▶ [PROBLEM TO SOLVE]: Please copy exactly the lines from the top of the data through the line containing "module cordic(clk, angle, sine, cosine);", and nothing else.

(Source data)
BEGIN
This design comes from an exercise in tuning for small area and a short achievable clock period on the open sky130 flow, not from production work.
RTL that was checked went through simulation tests only; none was proved equivalent to the original.
The RTL of run 2 was laid out without a check of its function.
Power figures rest on the tool's default switching activity, not on a simulated workload.

==> flow/design.v, too long to show whole: its modules and the start of the top module <==
// module cordic: 7233 lines
module cordic(clk, angle, sine, cosine);
  // ...
==> flow/flow/run.sh <==
#!/bin/bash
# Own layout flow: the standard flow (standard.sh) with these changes to how
# the layout is made:
#  1. synthesis is the standard synthesis script (synth_recipe.tcl), but ABC
#     maps the logic without the slow 4-high stacked cells and a few slow two-stage cells (patch_abc.py) and
#     without first mapping adders to fa/ha cells (ADDER_MAP_FILE empty);
#     registers are mapped before ABC, so they are the standard synthesis's;
#  2. port buffers are buf_2 cells instead of the delay cell buffer_ports picks;
#  3. the resizer may swap a cell for any cell of the same function.
# Each step's full output goes to a log file in this folder.
set -uo pipefail
here=$(pwd)
rm -rf "$here/myscripts"
cp -r "$FLOW_HOME/scripts" "$here/myscripts"
python3 flow/patch_abc.py "$here/myscripts/synth_preamble.tcl" > patch.log 2>&1 || exit 1
bash standard.sh SCRIPTS_DIR="$here/myscripts" ADDER_MAP_FILE= synth > synth.log 2>&1 || exit 1
export BUFFER_PORTS_ARGS="-buffer_cell sky130_fd_sc_hd__buf_2"
bash standard.sh MATCH_CELL_FOOTPRINT=0 finish > layout.log 2>&1
==> flow/flow/patch_abc.py <==
# Adds -dont_use for the slow 4-high stacked cells to ABC's arguments only.
import sys
p = sys.argv[1]
s = open(p).read()
anchor = 'set abc_args [list -script $abc_script \\\n  {*}$lib_args {*}$lib_dont_use_args -constr $::env(OBJECTS_DIR)/abc.constr]\n'
assert anchor in s, "anchor not found"
cells = ("a2111o a2111oi o2111a o2111ai a311o a311oi o311a o311ai a41o a41oi o41a o41ai "
         "or4 or4b or4bb nor4 nor4b nor4bb and4 and4b and4bb a221o a221oi o221a o221ai "
         "a222oi a32o a32oi o32a o32ai maj3 or3 or3b and3b o31a a31o o2bb2a a2bb2o a211o a22o a21o a21bo o211a o21a o21ba nand4 nand4b nand4bb and3 nor3b o22a").split()
extra = "foreach c {%s} {\n  lappend abc_args -dont_use sky130_fd_sc_hd__${c}_*\n}\n" % " ".join(cells)
open(p, "w").write(s.replace(anchor, anchor + extra))
print("patched", p)
==> flow/standard.sh <==
#!/bin/bash
# synth_recipe.tcl (not shown) runs the flow's synth.tcl, then flattens the netlist and writes it again
# the make line also repeats each setting of config.mk as NAME=value (left out here)
make -C /OpenROAD-flow-scripts/flow DESIGN_CONFIG=/design/flow/config.mk WORK_HOME=/design/flow/orfs CLKGATE_MAP_FILE= SYNTH_SCRIPT=/design/flow/synth_recipe.tcl "${@:-finish}"
==> flow/config.mk <==
export PLATFORM = sky130hd
export DESIGN_NAME = cordic
export DESIGN_NICKNAME = cordic
export VERILOG_FILES = /design/flow/design.v
export SDC_FILE = /design/flow/constraint.sdc
export NUM_CORES = 4
export LEC_CHECK = 0
export CAP_MARGIN = 20
export CORE_MARGIN = 2
export CORE_UTILIZATION = 40
export CTS_CLUSTER_DIAMETER = 100
export CTS_CLUSTER_SIZE = 30
export SETUP_SLACK_MARGIN = 1.3
export SLEW_MARGIN = 20
==> flow/constraint.sdc <==
create_clock -name core_clock -period 3.5 [get_ports {clk}]
set_input_delay 0.7000 -clock core_clock [delete_from_list [all_inputs] [get_ports {clk}]]
set_output_delay 0.7000 -clock core_clock [all_outputs]
set_load 0.01 [all_outputs]
==> key figures, run 1 <==
Run status
  – Status: complete, no violations

Pwr
  – Clock group: 3.65 mW
  – Comb pwr share: 0.578
  – LEAKAGE: 12.1 nW

Routing
  – Met2 routed WL: 28.7 mm
  – ANT nets after route: 0
  – Met3 WL post-DR: 3.61 mm
  – Detail-routed via count per cell: approximately 5.0
  – Initial DRT Pass Iterations: 8

Synthesis
  – Mapped Area: 27900 um^2
  – Largest cells by area after synthesis: dfxtp_1 37%, xnor2_1 15%, nor2_1 4.9%, nand2_1 4.7%, a21oi_1 4.3%
  – Gate count of the mapped netlist: 3499
  – Post-synth top flop: dfxtp_1
  – Simple-Gate Fraction of Synth Area: 0.197
  – Distinct cells, synth: 57

Job
  – Max-Cap Viols: 0

Worst setup path
  – Reg-to-reg endpoint: y9[12]
  – Critical Path AT: 2.77 ns
  – Crit-path leading delay family: simple AND/OR/NAND/NOR gates
  – Crit path max-delay cell type: dfxtp_2
  – R2R depth: 9
  – RR Startpoint: x8[8]
  – Crit-path max FO: 5

STA
  – Hold Violations, Final: 0
  – Final period utilization: 0.654
  – Final Setup Violations: 0

Final layout
  – Register area: 10600 um^2
  – Share of cells above drive strength 1: 0.187
  – Largest register FFs: 32
  – Nets: 3596

Clock network
  – H-tree levels: 1
  – Clock buffer count from CTS: 26
  – Clock Pin Slew Worst Setup and Hold Paths: approximately 0.11 ns
  – Longest Clk Path Bufs: 3
  – Clock latency (worst-skew pair): 0.59 ns
  – Post_cts resized: 177

Die
  – Cell Rows: 96
  – Die H: 268 um

Place
  – PortBufs: 64

Global route
  – Largest net degree at the start of global routing: 88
END
▶ [WORKED SOLUTION]:
This design comes from an exercise in tuning for small area and a short achievable clock period on the open sky130 flow, not from production work.
RTL that was checked went through simulation tests only; none was proved equivalent to the original.
The RTL of run 2 was laid out without a check of its function.
Power figures rest on the tool's default switching activity, not on a simulated workload.

==> flow/design.v, too long to show whole: its modules and the start of the top module <==
// module cordic: 7233 lines
module cordic(clk, angle, sine, cosine);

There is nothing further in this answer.